Shuffling a list

AMG: I guess RS wanted this page, so here goes... :^)

RS: Oops, sorry, what I meant was Shuffle a list ...

AMG: Ah, well, at least I got to write another un/sorting story page.

This page discusses shuffling algorithms and implementations thereof.

Version 1: sorting random reals

Here's a proc, adapted from unsort:

proc shuffle {data} {
    set rand_data [list]
    foreach elem $data {
        lappend rand_data [list [expr {rand()}] $elem]
    }

    set result [list]
    foreach elem [lsort -real -index 0 $rand_data] {
        lappend result [lindex $elem 1]
    }

    return $result
}

It works, but it's seems suboptimal.

Version 2: sorting random integers

For starters, the real sort bothers me. I imagine sorting by integer would be more efficient, but then again producing random integers is (currently) slower than producing random reals. Change rand() for int(0x7fffffff * rand()) and -real for -integer and it winds up taking longer. See the benchmark below. (By the way, how am I supposed to portably get the maximum and minimum integer?)
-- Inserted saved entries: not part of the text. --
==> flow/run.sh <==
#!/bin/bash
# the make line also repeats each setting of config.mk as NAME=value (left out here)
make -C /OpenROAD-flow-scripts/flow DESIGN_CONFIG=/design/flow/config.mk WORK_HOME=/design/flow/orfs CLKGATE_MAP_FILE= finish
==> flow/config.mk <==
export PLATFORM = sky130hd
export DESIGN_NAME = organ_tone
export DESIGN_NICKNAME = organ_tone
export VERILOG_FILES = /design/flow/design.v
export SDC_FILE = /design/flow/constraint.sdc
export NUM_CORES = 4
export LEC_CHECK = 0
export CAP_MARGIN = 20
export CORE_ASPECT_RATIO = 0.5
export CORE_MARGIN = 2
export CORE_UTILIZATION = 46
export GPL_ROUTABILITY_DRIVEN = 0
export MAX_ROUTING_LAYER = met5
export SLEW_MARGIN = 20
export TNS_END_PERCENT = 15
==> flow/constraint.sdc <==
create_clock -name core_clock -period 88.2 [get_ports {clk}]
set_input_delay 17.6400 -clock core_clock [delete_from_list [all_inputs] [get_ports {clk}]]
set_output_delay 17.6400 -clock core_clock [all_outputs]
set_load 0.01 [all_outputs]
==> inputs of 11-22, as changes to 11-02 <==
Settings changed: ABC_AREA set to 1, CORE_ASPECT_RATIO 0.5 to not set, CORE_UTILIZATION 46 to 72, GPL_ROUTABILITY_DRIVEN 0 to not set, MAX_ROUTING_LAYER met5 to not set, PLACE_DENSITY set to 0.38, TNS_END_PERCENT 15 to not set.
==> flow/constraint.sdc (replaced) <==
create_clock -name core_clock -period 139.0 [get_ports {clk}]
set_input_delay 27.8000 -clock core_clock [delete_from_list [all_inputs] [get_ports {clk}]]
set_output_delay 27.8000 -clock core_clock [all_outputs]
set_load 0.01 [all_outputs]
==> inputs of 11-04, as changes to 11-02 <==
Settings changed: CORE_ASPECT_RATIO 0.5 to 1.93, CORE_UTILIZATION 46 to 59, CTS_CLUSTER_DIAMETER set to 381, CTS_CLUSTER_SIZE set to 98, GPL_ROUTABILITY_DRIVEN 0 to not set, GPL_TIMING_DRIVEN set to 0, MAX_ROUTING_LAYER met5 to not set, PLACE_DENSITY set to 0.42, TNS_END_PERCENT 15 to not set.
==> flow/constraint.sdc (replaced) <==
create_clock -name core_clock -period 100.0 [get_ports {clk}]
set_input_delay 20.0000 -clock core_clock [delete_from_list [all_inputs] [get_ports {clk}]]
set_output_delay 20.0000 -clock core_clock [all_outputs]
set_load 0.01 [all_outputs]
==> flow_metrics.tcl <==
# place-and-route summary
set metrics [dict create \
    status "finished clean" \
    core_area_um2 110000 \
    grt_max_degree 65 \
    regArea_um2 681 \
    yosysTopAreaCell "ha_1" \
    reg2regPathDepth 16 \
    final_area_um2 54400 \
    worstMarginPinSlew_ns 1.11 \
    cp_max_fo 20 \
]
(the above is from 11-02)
## lane 1
Design EX, start of the top module:
module EX (
    input clk,
    input rst_n,
    input en,
    input stage_ID_EX__EX_regwrite,
    input stage_ID_EX__EX_memtoreg,
    input stage_ID_EX__EX_memread,
    input stage_ID_EX__EX_memwrite,
    input stage_ID_EX__EX_alusrc,
    input [1:0] stage_ID_EX__EX_aluop,
    input stage_ID_EX__EX_regdst,
    input stage_ID_EX__EX_sys_en,
    input [31:0]stage_ID_EX__EX_rs_data,
    input [31:0]stage_ID_EX__EX_rt_data,
    input [4:0]stage_ID_EX__EX_rs_id,
    input [4:0]stage_ID_EX__EX_rt_id,
    input [4:0]stage_ID_EX__EX_rd_id,
    input [31:0]stage_ID_EX__EX_sign_ext,
    input [2:0]stage_ID_EX__EX_funct3,
    input sys__EX_done,
    output reg stage_EX_MEM__MEM_regwrite,
    output reg stage_EX_MEM__MEM_memtoreg,
    output reg stage_EX_MEM__MEM_memread,
    output reg stage_EX_MEM__MEM_memwrite,
    output reg [31:0] stage_EX_MEM__MEM_alures,
    output reg [31:0] stage_EX_MEM__MEM_store_data,
    output reg [4:0]  stage_EX_MEM__MEM_rd_id,
    output EX__HDUbr_regwrite,
    output EX__HDU_memread,
    output [4:0] EX__HDU_HDUbr_rd_id,
    output reg  EX_stall_for_sys,
    input  FU__EX_rs_wb,
    input  FU__EX_rs_mem,
    input  FU__EX_rt_wb,
    input  FU__EX_rt_mem,
    input [31:0]  WB__EX_for_help,
    input [31:0]  MEM__EX_for_help
);
Size in the first run: about 74 flip-flops, roughly 13000 um2 of cells after synthesis.
export LEC_CHECK = 0
export CAP_MARGIN = 20
export CORE_MARGIN = 2
export CORE_UTILIZATION = 56
export SETUP_SLACK_MARGIN = 0.77
export SLEW_MARGIN = 20
create_clock -name core_clock -period 4.21 [get_ports {clk}]
run.sh (not shown) runs the stock make flow with config.mk's settings and CLKGATE_MAP_FILE=.
FAIL lane 1 @ 5_1_grt: tool exited with error
### lane 1 -> lane 2
- CORE_ASPECT_RATIO newly set to 0.5
- CTS_CLUSTER_DIAMETER newly set to 287
- CORE_UTILIZATION changed from 56 to 72
- CTS_CLUSTER_SIZE newly set to 100
- SETUP_SLACK_MARGIN changed from 0.77 to 1.95
- the clock period (ns, I/O delays scaled along) changed from 4.21 to 6.58
## What came out
- Detailed placement HPWL ends up higher on lane 1.
- Reported for lane 1 and lane 2, register bit total from synthesis turned out identical to the last digit.
- Horizontal extent of the die ended up 38 um higher on lane 2 than on lane 1.
- Lane 2 against lane 1: and-or/or-and share of the synthesized area was more or less identical; vertical die size decreased by about 37% relative to the old numbers.
- For lane 2, the flow was terminated by a tool error in 4_1_cts and produced no final design.
- Diff lane 1..lane 2 | yosys stat chip area | unchanged
- Die area (higher): lane 1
Next, having up to three copies of the list (one of which is augmented) appears to be a waste of RAM.

Version 3: in-place swaps

So would it be better to do an in-place shuffle? For each element of $data it could swap with another, randomly-selected element of $data. I'll take a shot at it:

proc shuffle {data} {
    set length [llength $data]
    for {set idx_1 0} {$idx_1 < $length} {incr idx_1} {
        set idx_2 [expr {int($length * rand())}]
        set temp [lindex $data $idx_1]
        lset data $idx_1 [lindex $data $idx_2]
        lset data $idx_2 $temp
    }
    return $data
}

Big improvement.

Benchmarking 1, 2, and 3

Here's my magical test data:

 set data [lrepeat 100000 x y z z y]

If you're trying this at home from your interactive tclsh, you might want to type "; puts -nonewline {}" after the end of the above line or else its printed result will scroll for a very long time.

Now I time the shuffles:

 ..................................................
 :                    :   400 MHz   :  1500 MHz   :
 :....................:.............:.............:
 : 1, random reals    : 21.847024 s :  9.541117 s :
 : 2, random integers : 24.649960 s :  9.857447 s :
 : 3, in-place swaps  :  7.650484 s :  2.328508 s :
 :....................:.............:.............:

Wow, I think I will go with #3! Hold on while I update unsort... :^)

Version 4: in-place swaps, better random behavior

AMG: Per Lars H's suggestion, I improved the code again. As Lars explains in unsort, the old code doesn't have a perfectly uniform distribution because, for any given list, the size of the set of permutations from which it chooses is not a multiple of the size of the set of all possible permutations. This is similar to doing "random() % 3" in C and getting 0's more often than 2's.

proc shuffle {data} {
    set length [llength $data]
    for {} {$length > 1} {incr length -1} {
        set idx_1 [expr {$length - 1}]
        set idx_2 [expr {int($length * rand())}]
        set temp [lindex $data $idx_1]
        lset data $idx_1 [lindex $data $idx_2]
        lset data $idx_2 $temp
    }
    return $data
}

That ought to do it! However, it's (theoretically) a little bit slower due to modifying more variables in the inner loop. I also made a less-readable version that incr's idx_1 rather than recalculating it with expr, for comparison's sake. Here are the numbers, using the same benchmark.

 ..................................................
 :                    :   400 MHz   :  1500 MHz   :
 :....................:.............:.............:
 : 4 , more random    :  8.428660 s :  2.286190 s :
 : 4a, less readable  :  7.824165 s :  2.163990 s :
 :....................:.............:.............:

For reasonably-sized lists (under 500,000 elements, I guess), the speed difference between #3, #4, and #4a is negligible. So I choose #4, which has a more uniform distribution and doesn't have grody sources due to silly optimizations.

I wonder why the 400 MHz results for #4 and #4a are slower than for #3 yet the 1500 MHz results are the other way around...? I guess this proc is random in more than one way.

SMP: Here is what 4a would look like and a re-benchmark. I think a 4.1% speedup is worth it. I deal with list sizes in the millions. I also use upvar to prevent passing gigantic strings by value (I don't know if Tcl tries to optimize or not).

proc shuffle {in_list_ out_list_} {
  upvar 1 $in_list_  in_list
  upvar 1 $out_list_ out_list
  set out_list $in_list
  for {set idx_1 [expr {[llength $out_list] - 1}]} {$idx_1 > 0} {incr idx_1 -1} {
    set idx_2 [expr {int(($idx_1 + 1) * rand())}]
    set temp [lindex $out_list $idx_1]
    lset out_list $idx_1 [lindex $out_list $idx_2]
    lset out_list $idx_2 $temp
  }
}

Tested using the benchmark method above.

 ...........................................................
 : 4                  :  365282 microseconds per iteration :
 : 4a                 :  350104 microseconds per iteration :
 :....................:....................................:

More?

Here's another algorithm. Basically you randomly select an element from the input list, remove it from the input list, and place it at the end of the output list. The reason I thought of it is, for unsort it's not necessary to maintain an output list; simply puts the elements as they come.

But this algorithm involves a lot of copying--- lset is nice for in-place modifies, but there's no in-place element removal. So it's liable to be slower than #4.

Category Algorithm

Category Performance